Tournament statistics
- Matches played: 229
- Goals scored: 620 (2.71 per match)
- Top goal scorer(s): Benni McCarthy (3 goals)

= 2005–06 Taça de Portugal =

The 2005–06 Taça de Portugal was the 66th edition of the Portuguese football knockout tournament, organized by the Portuguese Football Federation (FPF). The 2005–06 Taça de Portugal began on 4 September 2005. The final was played on 14 May 2006 at the Estádio Nacional.

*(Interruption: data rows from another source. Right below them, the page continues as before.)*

$ cat src/rtl/mux_arbiter_2to1.sv
// Round-robin arbiter for the 2:1 PHY lane mux. Two per-lane FIFOs feed a
// bounded-burst grant FSM and a registered valid/ready output stage.
module mux_arbiter_2to1 #(
    parameter int DATA_W     = 8,
    parameter int FIFO_DEPTH = 4,
    parameter int BURST_LEN  = 4
) (
    input  logic              clk,
    input  logic              reset_L,
    input  logic [DATA_W-1:0] in0,
    input  logic              valid_bit0,
    output logic              full0,
    input  logic [DATA_W-1:0] in1,
    input  logic              valid_bit1,
    output logic              full1,
    input  logic              out_ready,
    output logic [DATA_W-1:0] data_out,
    output logic              valid_bit_out,
    output logic              selector,
    output logic [1:0]        err_overflow
);

    localparam int PTR_W  = (FIFO_DEPTH > 1) ? $clog2(FIFO_DEPTH) : 1;
    localparam int CNT_W  = $clog2(FIFO_DEPTH + 1);
    localparam int BCNT_W = $clog2(BURST_LEN + 1);

    localparam logic [CNT_W-1:0]  FULL_CNT  = CNT_W'(FIFO_DEPTH);
    localparam logic [BCNT_W-1:0] BURST_MAX = BCNT_W'(BURST_LEN);

    typedef enum logic [1:0] {
        IDLE   = 2'd0,
        GRANT0 = 2'd1,
        GRANT1 = 2'd2
    } state_t;

    state_t               state_q, state_d;
    logic [BCNT_W-1:0]    burst_q, burst_d, burst_base;
    logic                 last_q, last_d;
    logic                 sel_q;

    logic [1:0]               push_req;
    logic [1:0][DATA_W-1:0]   din;
    logic [1:0]               nonempty;
    logic [1:0]               full_vec;
    logic [1:0][DATA_W-1:0]   rd_word;

    logic                 grant_vld;
    logic                 grant_lane;
    logic                 burst_clr;
    logic                 cur_lane;
    logic                 oth_lane;
    logic                 out_en;
    logic                 pop_en;

    logic [DATA_W-1:0]    data_p1;
    logic                 vld_p1;

    assign push_req = {valid_bit1, valid_bit0};
    assign din      = {in1, in0};

    // ---- Stage p0: per-lane input FIFOs ----
    genvar g;
    generate
        for (g = 0; g < 2; g++) begin : g_lane
            localparam logic LANE = 1'(g);

            logic [DATA_W-1:0] mem [FIFO_DEPTH];
            logic [PTR_W-1:0]  wr_ptr;
            logic [PTR_W-1:0]  rd_ptr;
            logic [CNT_W-1:0]  count;
            logic [CNT_W-1:0]  count_d;
            logic              full_q;
            logic              err_q;
            logic              push_ok;
            logic              pop_ok;

            // full is registered, so a push on the edge that frees a slot is
            // still refused and flagged.
            assign push_ok = push_req[g] & ~full_q;
            assign pop_ok  = pop_en & (grant_lane == LANE);

            always_comb begin
                count_d = count;
                case ({push_ok, pop_ok})
                    2'b10:   count_d = count + 1'b1;
                    2'b01:   count_d = count - 1'b1;
                    default: count_d = count;
                endcase
            end

            always_ff @(posedge clk) begin
                if (push_ok) begin
                    mem[wr_ptr] <= din[g];
                end
            end

            always_ff @(posedge clk or negedge reset_L) begin
                if (!reset_L) begin
                    wr_ptr <= '0;
                    rd_ptr <= '0;
                    count  <= '0;
                    full_q <= 1'b0;
                    err_q  <= 1'b0;
                end else begin
                    if (push_ok) begin
                        wr_ptr <= wr_ptr + 1'b1;
                    end
                    if (pop_ok) begin
                        rd_ptr <= rd_ptr + 1'b1;
                    end
                    count  <= count_d;
                    full_q <= (count_d == FULL_CNT);
                    err_q  <= err_q | (push_req[g] & full_q);
                end
            end

            assign nonempty[g]     = (count != '0);
            assign full_vec[g]     = full_q;
            assign rd_word[g]      = mem[rd_ptr];
            assign err_overflow[g] = err_q;
        end
    endgenerate

    // ---- Grant decision: combinational from state, counts and burst ----
    always_comb begin
        state_d    = state_q;
        last_d     = last_q;
        grant_vld  = 1'b0;
        grant_lane = sel_q;
        burst_clr  = 1'b0;
        cur_lane   = (state_q == GRANT1);
        oth_lane   = ~cur_lane;

        unique case (state_q)
            IDLE: begin
                burst_clr = 1'b1;
                if (nonempty == 2'b11) begin
                    grant_vld  = 1'b1;
                    grant_lane = ~last_q;
                end else if (nonempty[0]) begin
                    grant_vld  = 1'b1;
                    grant_lane = 1'b0;
                end else if (nonempty[1]) begin
                    grant_vld  = 1'b1;
                    grant_lane = 1'b1;
                end
            end
            GRANT0, GRANT1: begin
                if (nonempty[cur_lane] && (burst_q < BURST_MAX)) begin
                    grant_vld  = 1'b1;
                    grant_lane = cur_lane;
                end else if (nonempty[oth_lane]) begin
                    grant_vld  = 1'b1;
                    grant_lane = oth_lane;
                    burst_clr  = 1'b1;
                end else if (nonempty[cur_lane]) begin
                    // burst exhausted but the other lane has nothing: restart it
                    grant_vld  = 1'b1;
                    grant_lane = cur_lane;
                    burst_clr  = 1'b1;
                end else begin
                    state_d = IDLE;
                    last_d  = cur_lane;
                end
            end
            default: begin
                state_d = IDLE;
            end
        endcase

        if (grant_vld) begin
            state_d = grant_lane ? GRANT1 : GRANT0;
        end
    end

    assign out_en     = ~vld_p1 | out_ready;
    assign pop_en     = out_en & grant_vld;
    assign burst_base = burst_clr ? '0 : burst_q;
    assign burst_d    = burst_base + BCNT_W'(pop_en);

    always_ff @(posedge clk or negedge reset_L) begin
        if (!reset_L) begin
            state_q <= IDLE;
            burst_q <= '0;
            last_q  <= 1'b1;
            sel_q   <= 1'b0;
        end else begin
            state_q <= state_d;
            burst_q <= burst_d;
            last_q  <= last_d;
            if (grant_vld) begin
                sel_q <= grant_lane;
            end
        end
    end

    // ---- Stage p1: registered output with valid/ready hold ----
    always_ff @(posedge clk or negedge reset_L) begin
        if (!reset_L) begin
            data_p1 <= '0;
            vld_p1  <= 1'b0;
        end else if (out_en) begin
            if (pop_en) begin
                data_p1 <= rd_word[grant_lane];
                vld_p1  <= 1'b1;
            end else begin
                vld_p1  <= 1'b0;
            end
        end
    end

    assign data_out      = data_p1;
    assign valid_bit_out = vld_p1;
    assign selector      = sel_q;
    assign full0         = full_vec[0];
    assign full1         = full_vec[1];

endmodule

Vitória de Setúbal were the previous holders, having defeated Benfica 2–1, in the previous season's final. However, Vitória de Setúbal was not able to regain their title as they were defeated in the final by Porto. Porto defeated Vitória de Setúbal, 1–0 to win their fourth title in seven seasons and claim their 13th Taça de Portugal in their history.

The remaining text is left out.